• **Problem description**
Return only the lines of the listing below that run from the line with "sequential cells by" through the line with "tag_valid,3", both ends included, exactly as written.

• **Task data**
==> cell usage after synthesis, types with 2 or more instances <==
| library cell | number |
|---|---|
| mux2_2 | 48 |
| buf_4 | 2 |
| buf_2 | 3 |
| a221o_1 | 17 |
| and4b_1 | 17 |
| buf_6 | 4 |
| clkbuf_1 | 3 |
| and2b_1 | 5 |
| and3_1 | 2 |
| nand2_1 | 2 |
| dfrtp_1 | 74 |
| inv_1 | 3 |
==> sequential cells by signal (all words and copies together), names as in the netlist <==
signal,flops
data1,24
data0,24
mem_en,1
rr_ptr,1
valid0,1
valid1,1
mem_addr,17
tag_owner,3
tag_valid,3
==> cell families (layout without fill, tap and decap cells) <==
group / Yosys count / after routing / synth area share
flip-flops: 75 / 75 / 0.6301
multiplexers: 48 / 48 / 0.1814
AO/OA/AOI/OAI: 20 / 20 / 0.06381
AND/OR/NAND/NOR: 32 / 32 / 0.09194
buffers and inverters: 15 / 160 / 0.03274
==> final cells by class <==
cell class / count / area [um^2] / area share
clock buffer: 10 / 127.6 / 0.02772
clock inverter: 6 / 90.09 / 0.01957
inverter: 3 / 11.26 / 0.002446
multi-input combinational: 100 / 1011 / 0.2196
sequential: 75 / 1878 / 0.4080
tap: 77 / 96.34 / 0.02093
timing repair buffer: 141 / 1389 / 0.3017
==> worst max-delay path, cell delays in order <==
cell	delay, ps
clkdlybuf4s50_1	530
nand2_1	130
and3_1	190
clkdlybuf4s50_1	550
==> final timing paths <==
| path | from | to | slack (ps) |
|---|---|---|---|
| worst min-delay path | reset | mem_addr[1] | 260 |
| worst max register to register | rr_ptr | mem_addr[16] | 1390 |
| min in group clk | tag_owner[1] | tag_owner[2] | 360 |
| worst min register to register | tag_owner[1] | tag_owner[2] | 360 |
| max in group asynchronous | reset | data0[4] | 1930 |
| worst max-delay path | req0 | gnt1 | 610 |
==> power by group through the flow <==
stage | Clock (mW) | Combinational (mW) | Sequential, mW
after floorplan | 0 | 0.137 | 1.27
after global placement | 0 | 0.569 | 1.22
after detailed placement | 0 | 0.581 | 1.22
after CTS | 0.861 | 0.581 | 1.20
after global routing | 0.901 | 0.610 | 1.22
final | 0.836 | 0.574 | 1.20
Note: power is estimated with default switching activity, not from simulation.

• **Answer space**
==> sequential cells by signal (all words and copies together), names as in the netlist <==
signal,flops
data1,24
data0,24
mem_en,1
rr_ptr,1
valid0,1
valid1,1
mem_addr,17
tag_owner,3
tag_valid,3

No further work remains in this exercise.